12 ways to add more movement into your classroom

For thousands of years the human body has been walking, sleeping, leaning, running, doing or squatting. As Howard Gardner states1609956_10152338998903503_8824216541969269309_n, “I believe in action and activity. The brain learns best and retains most when the organism is actively involved in exploring physical sites and materials and asking questions to which it actually craves the answers. Merely passive experiences tend to attenuate and have little lasting impact.”

The body has not adapted to the chair. Sitting is hard work, bad ergonomics and runs the following risks: poor breathing, strained spinal column and lower back nerves, overall body fatigue plus less opportunity for implicit learning.

Practical suggestions

Use drama and role-plays: use daily or weekly role-plays to reinforce ideas and concepts. Enrol students into playing charades to review main ideas of a lesson or topic. Ask students to write and perform sixty second TV commercials to advertise what they have learned.

Use dramatic arts as a vehicle:Students can use maths skills to design and build a set for the theatre.
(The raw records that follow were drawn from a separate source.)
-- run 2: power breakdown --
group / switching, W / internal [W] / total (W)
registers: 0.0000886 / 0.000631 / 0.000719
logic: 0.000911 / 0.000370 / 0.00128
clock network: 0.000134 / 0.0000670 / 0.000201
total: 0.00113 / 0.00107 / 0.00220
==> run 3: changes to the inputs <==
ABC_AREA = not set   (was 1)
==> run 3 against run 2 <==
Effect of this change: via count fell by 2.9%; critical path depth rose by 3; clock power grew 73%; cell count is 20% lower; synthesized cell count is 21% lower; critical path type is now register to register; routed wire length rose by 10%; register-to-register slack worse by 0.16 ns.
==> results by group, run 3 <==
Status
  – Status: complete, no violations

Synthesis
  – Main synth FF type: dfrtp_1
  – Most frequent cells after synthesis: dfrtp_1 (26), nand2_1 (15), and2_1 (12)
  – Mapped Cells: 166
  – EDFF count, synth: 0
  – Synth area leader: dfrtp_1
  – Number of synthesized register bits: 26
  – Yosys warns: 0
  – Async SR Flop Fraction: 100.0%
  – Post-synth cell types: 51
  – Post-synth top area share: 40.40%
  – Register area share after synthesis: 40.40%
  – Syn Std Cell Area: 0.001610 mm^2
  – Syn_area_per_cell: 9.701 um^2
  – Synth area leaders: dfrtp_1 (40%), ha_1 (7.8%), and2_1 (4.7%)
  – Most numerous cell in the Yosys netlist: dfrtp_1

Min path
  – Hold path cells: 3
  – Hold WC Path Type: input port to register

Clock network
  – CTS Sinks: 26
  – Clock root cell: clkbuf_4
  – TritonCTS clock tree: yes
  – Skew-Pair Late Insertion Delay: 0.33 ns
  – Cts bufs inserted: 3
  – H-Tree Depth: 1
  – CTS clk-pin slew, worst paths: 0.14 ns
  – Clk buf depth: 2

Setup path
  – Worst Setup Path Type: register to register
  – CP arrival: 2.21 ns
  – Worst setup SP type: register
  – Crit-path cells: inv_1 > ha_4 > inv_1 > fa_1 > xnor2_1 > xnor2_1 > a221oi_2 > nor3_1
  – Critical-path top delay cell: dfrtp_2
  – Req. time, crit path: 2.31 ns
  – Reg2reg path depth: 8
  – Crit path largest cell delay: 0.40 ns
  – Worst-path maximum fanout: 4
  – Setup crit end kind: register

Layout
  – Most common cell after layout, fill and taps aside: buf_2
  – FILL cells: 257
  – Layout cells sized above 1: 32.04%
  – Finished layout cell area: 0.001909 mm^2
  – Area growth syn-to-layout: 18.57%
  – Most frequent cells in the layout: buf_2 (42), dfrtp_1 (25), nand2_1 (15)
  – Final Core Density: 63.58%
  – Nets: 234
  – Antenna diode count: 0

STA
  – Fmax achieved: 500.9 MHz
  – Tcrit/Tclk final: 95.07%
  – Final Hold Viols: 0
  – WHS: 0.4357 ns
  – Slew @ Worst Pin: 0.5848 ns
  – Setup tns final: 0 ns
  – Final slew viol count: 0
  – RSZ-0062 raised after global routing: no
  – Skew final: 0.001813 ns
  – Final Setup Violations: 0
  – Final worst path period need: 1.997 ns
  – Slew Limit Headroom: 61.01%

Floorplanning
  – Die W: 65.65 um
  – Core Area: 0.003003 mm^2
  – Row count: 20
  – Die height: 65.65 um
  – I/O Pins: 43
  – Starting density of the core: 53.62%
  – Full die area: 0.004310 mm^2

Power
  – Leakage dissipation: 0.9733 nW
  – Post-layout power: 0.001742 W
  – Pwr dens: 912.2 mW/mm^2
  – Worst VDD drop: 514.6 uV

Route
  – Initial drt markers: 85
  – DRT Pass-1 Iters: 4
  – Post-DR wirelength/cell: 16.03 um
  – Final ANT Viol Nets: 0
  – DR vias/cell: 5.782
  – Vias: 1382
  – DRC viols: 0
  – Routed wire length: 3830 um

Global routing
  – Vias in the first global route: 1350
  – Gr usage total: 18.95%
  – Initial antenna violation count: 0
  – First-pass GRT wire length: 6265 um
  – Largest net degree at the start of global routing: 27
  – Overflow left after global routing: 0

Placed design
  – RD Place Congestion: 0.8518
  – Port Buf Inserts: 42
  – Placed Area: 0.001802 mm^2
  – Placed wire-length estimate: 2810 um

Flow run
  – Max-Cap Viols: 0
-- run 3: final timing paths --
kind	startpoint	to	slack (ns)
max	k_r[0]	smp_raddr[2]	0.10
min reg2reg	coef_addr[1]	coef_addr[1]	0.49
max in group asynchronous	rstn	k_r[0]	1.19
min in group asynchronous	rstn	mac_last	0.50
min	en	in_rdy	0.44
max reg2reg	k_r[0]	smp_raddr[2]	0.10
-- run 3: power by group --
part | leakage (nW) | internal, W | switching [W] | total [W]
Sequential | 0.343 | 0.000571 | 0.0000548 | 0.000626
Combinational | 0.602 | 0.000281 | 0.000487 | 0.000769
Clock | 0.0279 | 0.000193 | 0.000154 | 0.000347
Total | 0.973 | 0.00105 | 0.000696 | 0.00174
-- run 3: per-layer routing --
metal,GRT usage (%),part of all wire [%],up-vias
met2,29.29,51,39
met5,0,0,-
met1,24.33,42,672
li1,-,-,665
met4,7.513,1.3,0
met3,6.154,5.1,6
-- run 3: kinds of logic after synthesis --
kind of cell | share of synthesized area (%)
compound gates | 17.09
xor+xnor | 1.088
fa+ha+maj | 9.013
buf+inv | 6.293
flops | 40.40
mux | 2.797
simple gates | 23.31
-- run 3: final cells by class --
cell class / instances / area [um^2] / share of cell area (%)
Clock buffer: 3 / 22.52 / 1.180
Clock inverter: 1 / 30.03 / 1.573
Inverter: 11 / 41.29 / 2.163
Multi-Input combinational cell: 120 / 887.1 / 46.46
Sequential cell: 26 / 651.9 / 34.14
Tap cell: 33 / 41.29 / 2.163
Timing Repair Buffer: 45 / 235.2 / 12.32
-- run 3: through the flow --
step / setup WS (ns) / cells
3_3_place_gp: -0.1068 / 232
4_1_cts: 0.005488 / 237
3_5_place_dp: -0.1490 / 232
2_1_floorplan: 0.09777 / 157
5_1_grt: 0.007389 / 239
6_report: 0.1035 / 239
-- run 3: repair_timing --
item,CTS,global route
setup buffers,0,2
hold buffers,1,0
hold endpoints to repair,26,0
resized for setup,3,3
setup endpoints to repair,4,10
$ cat src/rtl/pool_flat_unit_if.sv
// Controller handshake plus shared memory port of the pooling stage.
// master = pooling unit, slave = controller/memory side.
interface pool_flat_unit_if
    import cnn_pkg::*;
#(
    parameter int DW = CNN_DATA_W
) ();

    logic              start;
    logic              busy;
    logic              done;
    logic [2:0]        csel;
    logic              crd;
    logic [CNN_AW-1:0] caddr_rd;
    logic [DW-1:0]     cdata_rd;
    logic              cwr;
    logic [CNN_AW-1:0] caddr_wr;
    logic [DW-1:0]     cdata_wr;

    modport master (
        input  start, cdata_rd,
        output busy, done, csel, crd, caddr_rd,
        output cwr, caddr_wr, cdata_wr
    );

    modport slave (
        output start, cdata_rd,
        input  busy, done, csel, crd, caddr_rd,
        input  cwr, caddr_wr, cdata_wr
    );

endinterface
===== config.mk =====
export PLATFORM = sky130hd
export DESIGN_NAME = imem_loader
export DESIGN_NICKNAME = d
export VERILOG_FILES = /design/src/rtl/imem_loader.sv
export SDC_FILE = /design/constraint.sdc
export NUM_CORES = 1
export LEC_CHECK = 0
export BUFFER_PORTS_ARGS = -buffer_cell sky130_fd_sc_hd__buf_2
export CAP_MARGIN = 20
export CORE_MARGIN = 1.5
export CORE_UTILIZATION = 55
export CTS_CLUSTER_SIZE = 10
export DETAILED_ROUTE_END_ITERATION = 8
export PLACE_DENSITY = 0.86
export SYNTH_ARGS = -nofsm -noshare
export SYNTH_HDL_FRONTEND = slang
export SYNTH_SLANG_ARGS = --single-unit
export TNS_END_PERCENT = 30

===== constraint.sdc =====
create_clock -name clk -period 3.4 [get_ports clk]
set_input_delay 0.68 -clock clk [delete_from_list [all_inputs] [get_ports clk]]
set_output_delay 0.68 -clock clk [all_outputs]
set_load 0.02 [all_outputs]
Maths skills will include measuring, estimating, calculating budgets, ordering supplies and determining break-even points.

Encourage students to dance: Make it fun with no embarrassment.
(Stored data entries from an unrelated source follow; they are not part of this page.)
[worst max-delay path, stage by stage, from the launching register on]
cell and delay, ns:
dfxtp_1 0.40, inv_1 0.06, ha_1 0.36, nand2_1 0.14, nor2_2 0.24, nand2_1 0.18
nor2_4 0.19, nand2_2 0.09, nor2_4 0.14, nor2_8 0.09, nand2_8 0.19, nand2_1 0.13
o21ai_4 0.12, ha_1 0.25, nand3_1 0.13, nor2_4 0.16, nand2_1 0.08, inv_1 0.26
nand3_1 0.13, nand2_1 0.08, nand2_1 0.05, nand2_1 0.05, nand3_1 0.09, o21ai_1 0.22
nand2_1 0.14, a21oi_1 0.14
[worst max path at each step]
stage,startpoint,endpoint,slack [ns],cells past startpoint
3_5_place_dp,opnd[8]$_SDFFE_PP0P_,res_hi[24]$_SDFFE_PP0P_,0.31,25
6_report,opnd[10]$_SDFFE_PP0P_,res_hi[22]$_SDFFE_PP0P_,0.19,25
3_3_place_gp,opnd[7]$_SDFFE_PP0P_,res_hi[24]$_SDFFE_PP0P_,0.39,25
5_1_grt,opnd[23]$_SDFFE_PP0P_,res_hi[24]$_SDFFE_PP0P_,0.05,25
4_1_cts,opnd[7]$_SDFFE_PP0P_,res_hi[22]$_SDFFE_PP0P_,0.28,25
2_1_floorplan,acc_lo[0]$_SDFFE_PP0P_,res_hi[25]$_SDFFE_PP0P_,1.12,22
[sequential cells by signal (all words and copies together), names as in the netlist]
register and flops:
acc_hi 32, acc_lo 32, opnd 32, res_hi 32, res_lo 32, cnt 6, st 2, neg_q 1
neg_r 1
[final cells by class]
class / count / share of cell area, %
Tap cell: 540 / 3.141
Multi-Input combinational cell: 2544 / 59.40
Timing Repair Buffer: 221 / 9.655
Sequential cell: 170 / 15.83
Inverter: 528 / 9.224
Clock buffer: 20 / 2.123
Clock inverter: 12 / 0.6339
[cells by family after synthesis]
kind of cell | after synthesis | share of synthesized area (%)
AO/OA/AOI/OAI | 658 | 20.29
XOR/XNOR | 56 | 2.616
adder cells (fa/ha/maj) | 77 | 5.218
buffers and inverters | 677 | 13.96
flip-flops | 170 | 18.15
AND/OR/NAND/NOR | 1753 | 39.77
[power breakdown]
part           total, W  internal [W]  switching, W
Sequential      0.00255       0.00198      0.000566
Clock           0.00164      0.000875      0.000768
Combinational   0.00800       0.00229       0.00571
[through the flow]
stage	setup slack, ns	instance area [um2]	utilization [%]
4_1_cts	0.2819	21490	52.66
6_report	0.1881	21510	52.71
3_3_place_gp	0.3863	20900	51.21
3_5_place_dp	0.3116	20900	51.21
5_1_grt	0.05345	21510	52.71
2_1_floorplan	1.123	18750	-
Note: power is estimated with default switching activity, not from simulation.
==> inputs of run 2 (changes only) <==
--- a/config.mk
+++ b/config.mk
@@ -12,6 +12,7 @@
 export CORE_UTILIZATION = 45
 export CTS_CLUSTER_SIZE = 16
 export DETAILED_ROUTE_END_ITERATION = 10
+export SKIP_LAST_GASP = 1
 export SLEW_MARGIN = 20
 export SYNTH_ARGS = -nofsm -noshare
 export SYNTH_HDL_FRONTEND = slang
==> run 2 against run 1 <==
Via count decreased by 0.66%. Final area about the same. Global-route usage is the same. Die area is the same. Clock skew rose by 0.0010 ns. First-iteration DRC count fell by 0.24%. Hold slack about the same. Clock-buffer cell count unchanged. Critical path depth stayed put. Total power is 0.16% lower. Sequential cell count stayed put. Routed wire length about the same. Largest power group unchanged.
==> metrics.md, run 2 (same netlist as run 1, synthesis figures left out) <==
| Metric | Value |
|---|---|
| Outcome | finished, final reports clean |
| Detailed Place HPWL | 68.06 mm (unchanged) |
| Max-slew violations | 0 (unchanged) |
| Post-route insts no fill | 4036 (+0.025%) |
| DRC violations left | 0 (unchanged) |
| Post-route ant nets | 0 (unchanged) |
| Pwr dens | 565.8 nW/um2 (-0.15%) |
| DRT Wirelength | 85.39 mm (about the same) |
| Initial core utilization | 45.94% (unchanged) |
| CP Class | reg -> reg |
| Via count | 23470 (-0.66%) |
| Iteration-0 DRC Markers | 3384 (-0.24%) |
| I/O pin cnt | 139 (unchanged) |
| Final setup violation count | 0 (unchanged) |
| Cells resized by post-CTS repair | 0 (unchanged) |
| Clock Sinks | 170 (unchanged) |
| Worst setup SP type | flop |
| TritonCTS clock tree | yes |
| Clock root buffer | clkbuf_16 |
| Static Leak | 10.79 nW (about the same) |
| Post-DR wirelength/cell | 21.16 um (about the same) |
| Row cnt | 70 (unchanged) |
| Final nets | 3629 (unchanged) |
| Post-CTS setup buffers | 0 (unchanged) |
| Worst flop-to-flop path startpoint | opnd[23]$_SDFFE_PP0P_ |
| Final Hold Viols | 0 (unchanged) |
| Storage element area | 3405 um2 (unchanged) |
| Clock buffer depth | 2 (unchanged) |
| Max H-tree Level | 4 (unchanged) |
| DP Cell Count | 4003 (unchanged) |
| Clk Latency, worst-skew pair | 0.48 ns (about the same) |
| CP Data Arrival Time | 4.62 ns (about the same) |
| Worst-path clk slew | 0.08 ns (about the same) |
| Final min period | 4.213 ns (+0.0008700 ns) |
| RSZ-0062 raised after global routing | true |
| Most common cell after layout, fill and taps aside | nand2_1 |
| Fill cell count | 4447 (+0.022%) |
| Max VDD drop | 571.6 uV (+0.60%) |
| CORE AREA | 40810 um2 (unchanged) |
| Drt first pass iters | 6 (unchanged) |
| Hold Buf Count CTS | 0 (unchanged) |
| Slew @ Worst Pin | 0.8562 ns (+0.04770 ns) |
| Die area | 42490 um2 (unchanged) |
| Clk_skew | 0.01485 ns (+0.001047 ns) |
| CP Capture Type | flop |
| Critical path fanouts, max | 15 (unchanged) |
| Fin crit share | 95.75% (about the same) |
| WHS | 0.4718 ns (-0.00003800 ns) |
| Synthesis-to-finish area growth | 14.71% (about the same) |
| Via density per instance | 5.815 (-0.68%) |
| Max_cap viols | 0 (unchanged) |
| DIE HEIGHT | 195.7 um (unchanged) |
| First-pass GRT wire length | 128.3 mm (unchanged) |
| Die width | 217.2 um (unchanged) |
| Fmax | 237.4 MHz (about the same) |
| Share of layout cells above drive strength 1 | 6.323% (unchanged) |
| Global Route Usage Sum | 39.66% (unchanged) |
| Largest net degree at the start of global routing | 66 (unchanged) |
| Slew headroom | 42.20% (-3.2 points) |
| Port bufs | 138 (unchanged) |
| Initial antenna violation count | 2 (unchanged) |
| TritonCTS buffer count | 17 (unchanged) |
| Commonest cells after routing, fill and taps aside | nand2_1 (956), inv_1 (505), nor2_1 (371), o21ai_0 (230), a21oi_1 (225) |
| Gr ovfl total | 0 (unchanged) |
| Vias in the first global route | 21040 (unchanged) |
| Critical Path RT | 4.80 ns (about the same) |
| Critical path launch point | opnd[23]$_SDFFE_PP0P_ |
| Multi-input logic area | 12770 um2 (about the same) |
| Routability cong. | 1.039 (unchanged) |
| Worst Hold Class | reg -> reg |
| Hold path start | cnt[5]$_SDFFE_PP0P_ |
Use a variety of different play with young children: Exploratory play such as scavenger hunts, hide and seek and make- believe; exercise play including aerobics, running, chasing and dancing; group and team games such as relays and sports; adventure and confidence play using ropes courses and trust walks.

Support physical education: Use flexibility and conditioning programmes with purposeful goals. Play ‘new games’ often where there is no losing and everyone wins. Design activities that include everyone. Studies show between 30-40 minutes of daily physical exertion is most beneficial.

Less sitting: Allow your students to stand, squat, walk or lie down when working. Einstein once commented that the best way for him to think, was to talk and stroll.

Energisers: Here are some ideas; use your body to measure things around the room, play Simon Says, do team jigsaw processes with huge poster mind-maps.

Active games: ball toss for revising, retelling or idea generation. Rewrite the lyrics to familiar songs with current content from lessons.

Cross-laterals: give students a 5 minute ‘mental fitness’ break during class to switch on both sides of the brain and enhance learning.

Stretching: Get students up out of their chairs to stretch and increase blood flow throughout the body and brain. Do this as a whole class or in small groups where students take turns at leading the group.

Encourage sculpture and clay model building: visual-spatial skills are developed from clay work as well as patience and attention to detail.

Use kinesthetic models to explain key concepts: use balloons, blocks, marshmellows, straws, sand etc to demonstrate analytical concepts. Remember, speed of teaching is not the goal, rather allowing students to build models and learn from the process.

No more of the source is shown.